ASSIGNMENT: Transcribe the listing below only from the line with "nand3_1 8, o31a_1" up to and including the line with "after global placement".

AVAILABLE DATA:
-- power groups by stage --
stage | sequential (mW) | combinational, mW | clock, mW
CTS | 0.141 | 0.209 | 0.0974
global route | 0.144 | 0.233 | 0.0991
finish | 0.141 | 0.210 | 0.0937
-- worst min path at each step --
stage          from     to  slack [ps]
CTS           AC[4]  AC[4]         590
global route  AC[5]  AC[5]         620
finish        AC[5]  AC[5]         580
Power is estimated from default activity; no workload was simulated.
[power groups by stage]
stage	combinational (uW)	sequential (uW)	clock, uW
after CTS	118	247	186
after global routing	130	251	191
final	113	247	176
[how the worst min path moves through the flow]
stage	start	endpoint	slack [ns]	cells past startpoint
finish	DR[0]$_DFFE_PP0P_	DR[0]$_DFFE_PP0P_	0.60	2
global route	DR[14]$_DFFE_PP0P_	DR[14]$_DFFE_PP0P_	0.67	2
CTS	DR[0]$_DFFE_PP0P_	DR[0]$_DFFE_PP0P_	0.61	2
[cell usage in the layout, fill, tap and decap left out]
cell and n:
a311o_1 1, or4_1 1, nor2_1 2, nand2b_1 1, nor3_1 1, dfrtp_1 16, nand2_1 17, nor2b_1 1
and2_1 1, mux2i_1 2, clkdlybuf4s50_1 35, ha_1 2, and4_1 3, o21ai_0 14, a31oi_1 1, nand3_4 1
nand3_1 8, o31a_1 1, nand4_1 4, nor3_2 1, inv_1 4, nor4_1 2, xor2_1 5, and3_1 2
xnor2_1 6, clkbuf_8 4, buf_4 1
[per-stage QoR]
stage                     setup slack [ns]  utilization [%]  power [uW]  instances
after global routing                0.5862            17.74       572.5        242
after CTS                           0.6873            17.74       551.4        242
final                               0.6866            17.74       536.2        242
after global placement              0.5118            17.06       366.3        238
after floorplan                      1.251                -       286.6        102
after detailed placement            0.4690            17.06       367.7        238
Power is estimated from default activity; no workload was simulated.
[./run.sh]
#!/bin/bash
# OpenROAD 26Q1-2900-gdf79404cd8, Yosys 0.63+post, stock flow scripts
make -C /OpenROAD-flow-scripts/flow DESIGN_CONFIG=/design/flow/config.mk WORK_HOME=/design/flow/orfs finish
[./config.mk]
export PLATFORM = sky130hd
export DESIGN_NAME = pc_reg
export DESIGN_NICKNAME = pc_reg
export VERILOG_FILES = /design/flow/design.v
export SDC_FILE = /design/flow/constraint.sdc
export NUM_CORES = 4
export LEC_CHECK = 1
export CORE_AREA = 10 10 76 76
export DIE_AREA = 0 0 86 86
[./constraint.sdc]
current_design pc_reg

set clk_period 4.8
set clk_io_pct 0.2

create_clock -name clk0 -period $clk_period [get_ports {CLK}]

set non_clock_inputs [all_inputs -no_clocks]
set_input_delay [expr $clk_period * $clk_io_pct] -clock clk0 $non_clock_inputs
set_output_delay [expr $clk_period * $clk_io_pct] -clock clk0 [all_outputs]
**design/flow/design.v**
```verilog
module lab_7(
    output reg [7:0] anode,   
    output reg [6:0] seg,     
    input logic clk,          
    input logic write,        
    input logic reset,        
    input logic [3:0] num,    
    input logic [2:0] sel,
    output logic dp           
);
    logic slow_clk;             
    logic [3:0] q[7:0];         
    logic [2:0] counter_sel;    
    logic [7:0] en;             
    logic [3:0] m_out;          
    logic [16:0] q1;
    logic [2:0] q2;
    logic [2:0] new_sel;
    assign dp=1;
    always_ff @(posedge clk or posedge reset) begin
        if (reset)
            q1 <= 0;
        else
            q1 <= q1 + 1'b1;
    end
    assign slow_clk = q1[16];
    always_ff @(posedge slow_clk or posedge reset) begin
        if (reset)
            q2 <= 0;
        else
            q2 <= q2 + 1'b1;
    end
    always_comb begin
        if (write)
            new_sel = sel;
        else
            new_sel = q2;
    end
    always_comb begin 
        for (int i = 0; i < 8; i = i + 1) begin 
            en[i] = write & ~anode[i];
        end
    end
    always_ff @(posedge clk or posedge reset) begin
        if (reset) begin
            q[0] <= 4'b0000; q[1] <= 4'b0000; q[2] <= 4'b0000; q[3] <= 4'b0000;
            q[4] <= 4'b0000; q[5] <= 4'b0000; q[6] <= 4'b0000; q[7] <= 4'b0000;
        end else begin
            if (en[0]) q[0] <= num;
            if (en[1]) q[1] <= num;
            if (en[2]) q[2] <= num;
            if (en[3]) q[3] <= num;
            if (en[4]) q[4] <= num;
            if (en[5]) q[5] <= num;
            if (en[6]) q[6] <= num;
            if (en[7]) q[7] <= num;
        end
    end
    always_comb begin
        case (new_sel)
            3'b000: m_out = q[0];
            3'b001: m_out = q[1];
            3'b010: m_out = q[2];
            3'b011: m_out = q[3];
            3'b100: m_out = q[4];
            3'b101: m_out = q[5];
            3'b110: m_out = q[6];
            3'b111: m_out = q[7];
        endcase
    end
    always_comb begin
        case (m_out)
4'b0000 : seg = 7'b0000001;
                    4'b0001 : seg = 7'b1001111;
                    4'b0010 : seg = 7'b0010010;
                    4'b0011 : seg = 7'b0000110;
                    4'b0100 : seg = 7'b1001100;
                    4'b0101 : seg = 7'b0100100;
                    4'b0110 : seg = 7'b0100000;
                    4'b0111 : seg = 7'b0001111;
                    4'b1000 : seg = 7'b0000000;
                    4'b1001 : seg = 7'b0000100;
                    4'b1010 : seg = 7'b0001000;
                    4'b1011 : seg = 7'b1100000;
                    4'b1100 : seg = 7'b0110001;
                    4'b1101 : seg = 7'b1000010;
                    4'b1110 : seg = 7'b0110000;
                    4'b1111 : seg = 7'b0111000;
        endcase
    end
    always_comb begin
        case (new_sel)
            3'b000: anode = 8'b11111110;
            3'b001: anode = 8'b11111101;
            3'b010: anode = 8'b11111011;
            3'b011: anode = 8'b11110111;
            3'b100: anode = 8'b11101111;
            3'b101: anode = 8'b11011111;
            3'b110: anode = 8'b10111111;
            3'b111: anode = 8'b01111111;
        endcase
    end
endmodule
```
File: flow/design.v
module Lab_5_behav(
    input logic [3:0] num,
    input logic [2:0] sel,
    output logic A,B,C,D,E,F,G,DP,
    output logic [7:0] AN
    );
    always_comb
        begin
        DP = 1;
            case(num)
                4'b0000 : {A,B,C,D,E,F,G} = 7'b0000001;
                4'b0001 : {A,B,C,D,E,F,G} = 7'b1001111;
                4'b0010 : {A,B,C,D,E,F,G} = 7'b0010010;
                4'b0011 : {A,B,C,D,E,F,G} = 7'b0000110;
                4'b0100 : {A,B,C,D,E,F,G} = 7'b1001100;
                4'b0101 : {A,B,C,D,E,F,G} = 7'b0100100;
                4'b0110 : {A,B,C,D,E,F,G} = 7'b0100000;
                4'b0111 : {A,B,C,D,E,F,G} = 7'b0001111;
                4'b1000 : {A,B,C,D,E,F,G} = 7'b0000000;
                4'b1001 : {A,B,C,D,E,F,G} = 7'b0000100;
                4'b1010 : {A,B,C,D,E,F,G} = 7'b0001000;
                4'b1011 : {A,B,C,D,E,F,G} = 7'b1100000;
                4'b1100 : {A,B,C,D,E,F,G} = 7'b0110001;
                4'b1101 : {A,B,C,D,E,F,G} = 7'b1000010;
                4'b1110 : {A,B,C,D,E,F,G} = 7'b0110000;
                4'b1111 : {A,B,C,D,E,F,G} = 7'b0111000;
            endcase
        end
        always_comb
            begin
                case(sel)
                    3'b000 : AN = 8'b11111110;
                    3'b001 : AN = 8'b11111101;
                    3'b010 : AN = 8'b11111011;
                    3'b011 : AN = 8'b11110111;
                    3'b100 : AN = 8'b11101111;
                    3'b101 : AN = 8'b11011111;
                    3'b110 : AN = 8'b10111111;
                    3'b111 : AN = 8'b01111111;
                endcase
            end
endmodule
`design.v`:
```
module avfcl_acc_iq (
    input             clk,
    input             reset,
    input [3:0]       valid,
    input [3:0]       fast_or_slow,
    input [(14-4)-1:0] 	  duration_fast,
    input [(14-4)-1:0]      duration_slow,
    input [3:0][7:0]  vlt_values,
    input [7:0]       counter256,
    output [25-1:0]     iq_acc
);
logic [25-1:0] acc;
logic [16-1:0] vbits_fast, vbits_fast_snapshot;
logic [16-1:0] vbits_slow, vbits_slow_snapshot;
logic snapshot_ready;
assign iq_acc = acc;
always_ff @(posedge clk) begin : proc_iq_acc
	logic [16-1:0] vbits_fast_total;
	logic [16-1:0] vbits_slow_total;
	bit [31:0] i;
	if(reset) begin
		acc <= 0;
		vbits_fast <= 0;
		vbits_slow <= 0;
		vbits_fast_snapshot <= 0;
		vbits_slow_snapshot <= 0;
		snapshot_ready <= 0;
	end else begin
		vbits_fast_total = 0;
		vbits_slow_total = 0;
		for (i=0; i<4; i=i+1) begin
			if (valid[i]) begin
				if (fast_or_slow[i]) begin
					vbits_fast_total = vbits_fast_total + vlt_values[i];
				end
				else begin
					vbits_slow_total = vbits_slow_total + vlt_values[i];
				end
			end
		end
		if (counter256 == 0) begin
			vbits_fast <= 0;
			vbits_slow <= 0;
			vbits_fast_snapshot <= vbits_fast + vbits_fast_total;
			vbits_slow_snapshot <= vbits_slow + vbits_slow_total;
			snapshot_ready <= 1;
		end
		else begin
			vbits_fast <= vbits_fast + vbits_fast_total;
			vbits_slow <= vbits_slow + vbits_slow_total;
			snapshot_ready <= 0;
		end
		if (snapshot_ready) begin
			 acc <= acc + (vbits_fast_snapshot)*duration_fast +
			 	(vbits_slow_snapshot)*duration_slow;
		end
	end
end
endmodule  
module avfcl_acc_rob (
    input             clk,
    input             reset,
    input [3:0]       valid,
    input [3:0]       fast_or_slow,
    input [(14-4)-1:0]      duration_dp,
    input [(14-4)-1:0] 	  duration_fast,
    input [(14-4)-1:0]      duration_slow,
    input [3:0][7:0]  vlt_dp_values,
    input [3:0][7:0]  vlt_wb_values,
    input [7:0]       counter256,
    output [25-1:0]     rob_acc
);
logic [25-1:0] acc;
logic [16-1:0] vbits_fast, vbits_fast_snapshot;
logic [16-1:0] vbits_slow, vbits_slow_snapshot;
logic [16-1:0] vbits, vbits_snapshot;
logic snapshot_ready;
assign rob_acc = acc;
always_ff @(posedge clk) begin : proc_rob_acc
	logic [16-1:0] vbits_fast_total;
	logic [16-1:0] vbits_slow_total;
	logic [16-1:0] vbits_total;
	bit [31:0] i;
	if(reset) begin
		acc <= 0;
		vbits_fast <= 0;
		vbits_slow <= 0;
		vbits <= 0;
		vbits_fast_snapshot <= 0;
		vbits_slow_snapshot <= 0;
		vbits_snapshot <= 0;
		snapshot_ready <= 0;
	end else begin
		vbits_fast_total = 0;
		vbits_slow_total = 0;
		vbits_total = 0;
		for (i=0; i<4; i=i+1) begin
			if (valid[i]) begin
				vbits_total = vbits_total + vlt_dp_values[i];
				if (fast_or_slow[i]) begin
					vbits_fast_total = vbits_fast_total + vlt_wb_values[i];
				end
				else begin
					vbits_slow_total = vbits_slow_total + vlt_wb_values[i];
				end
			end
		end
		if (counter256 == 0) begin
			vbits_fast <= 0;
			vbits_slow <= 0;
			vbits <= 0;
			vbits_fast_snapshot <= vbits_fast + vbits_fast_total;
			vbits_slow_snapshot <= vbits_slow + vbits_slow_total;
			vbits_snapshot <= vbits + vbits_total;
			snapshot_ready <= 1;
		end
		else begin
			vbits_fast <= vbits_fast + vbits_fast_total;
			vbits_slow <= vbits_slow + vbits_slow_total;
			vbits <= vbits + vbits_total;
			snapshot_ready <= 0;
		end
		if (snapshot_ready) begin
			 acc <= acc + (vbits_fast_snapshot)*duration_fast +
			 	(vbits_slow_snapshot)*duration_slow +
			 	(vbits_snapshot)*duration_dp;
		end
	end
end
endmodule  
module avfcl_acc_lq (
    input             clk,
    input             reset,
    input [3:0]       valid,
    input [(14-4)-1:0]      duration_dp,
    input [(14-4)-1:0]      duration_wb,
    input [7:0]       vlt_dp_values,
    input [7:0]       vlt_wb_values,
    output [25-1:0]     lq_acc
);
logic [25-1:0] acc;
assign lq_acc = acc;
always_ff @(posedge clk) begin : proc_lq_acc
	logic [25-1:0] acc_total;
	bit [31:0] i;
	if(reset) begin
		acc <= 0;
	end else begin
		acc_total = 0;
		for (i=0; i<4; i=i+1) begin
			if (valid[i]) begin
				acc_total = acc_total +
					(duration_dp * vlt_dp_values[i]);
				acc_total = acc_total +
					(duration_wb * vlt_wb_values[i]);
			end
		end
		acc <= lq_acc + acc_total;
	end
end
endmodule  
module avfcl_acc_sq (
    input             clk,
    input             reset,
    input [3:0]       valid,
    input [(14-4)-1:0]      duration_dp,
    input [(14-4)-1:0]      duration_wb,
    input [7:0]       vlt_dp_values,
    input [7:0]       vlt_wb_values,
    output [25-1:0]     sq_acc
);
logic [25-1:0] acc;
assign sq_acc = acc;
always_ff @(posedge clk) begin : proc_sq_acc
	logic [25-1:0] acc_total;
	bit [31:0] i;
	if(reset) begin
		acc <= 0;
	end else begin
		acc_total = 0;
		for (i=0; i<4; i=i+1) begin
			if (valid[i]) begin
				acc_total = acc_total +
					(duration_dp * vlt_dp_values[i]);
				acc_total = acc_total +
					(duration_wb * vlt_wb_values[i]);
			end
		end
		acc <= sq_acc + acc_total;
	end
end
endmodule  
module avfcl_acc_ib (
    input             clk,
    input             reset,
    input [3:0]       valid,
    input [(14-4)-1:0]      duration,
    input [3:0][7:0]  vlt_values,
    input [7:0]       counter256,
    output [25-1:0]     ib_acc
);
logic [25-1:0] acc;
logic [16-1:0] vbits;
assign ib_acc = acc;
always_ff @(posedge clk) begin : proc_ib_acc
	bit [31:0] i;
	logic [16-1:0] vbits_total;
	if(reset) begin
		acc <= 0;
		vbits <= 0;
	end else begin
		for (i=0; i<4; i=i+1) begin
			if (valid[i]) begin
				vbits_total = vbits_total + vlt_values[i];
			end
		end
		if (counter256 == 0) begin
			acc <= acc + (vbits_total+vbits)*duration;
			vbits <= 0;
		end
		else begin
			vbits <= vbits + vbits_total;
		end
	end
end
endmodule  
module avfcl_acc_prf (
    input             clk,
    input             reset,
    input             valid,
    input [5:0]       next_rlc,
    output [25-1:0]     prf_acc
);
logic [25-1:0] acc;
logic [5:0] rlc;
assign prf_acc = acc;
always_ff @(posedge clk) begin : proc_prf_acc
	logic [25-1:0] acc_total;
	if(reset) begin
		rlc <= 0;
		acc <= 0;
	end else begin
		acc <= acc + {rlc,6'b0};
		if (valid) begin
			rlc <= next_rlc;
		end
	end
end
endmodule  
```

SOLUTION TO THE PROBLEM:
nand3_1 8, o31a_1 1, nand4_1 4, nor3_2 1, inv_1 4, nor4_1 2, xor2_1 5, and3_1 2
xnor2_1 6, clkbuf_8 4, buf_4 1
[per-stage QoR]
stage                     setup slack [ns]  utilization [%]  power [uW]  instances
after global routing                0.5862            17.74       572.5        242
after CTS                           0.6873            17.74       551.4        242
final                               0.6866            17.74       536.2        242
after global placement              0.5118            17.06       366.3        238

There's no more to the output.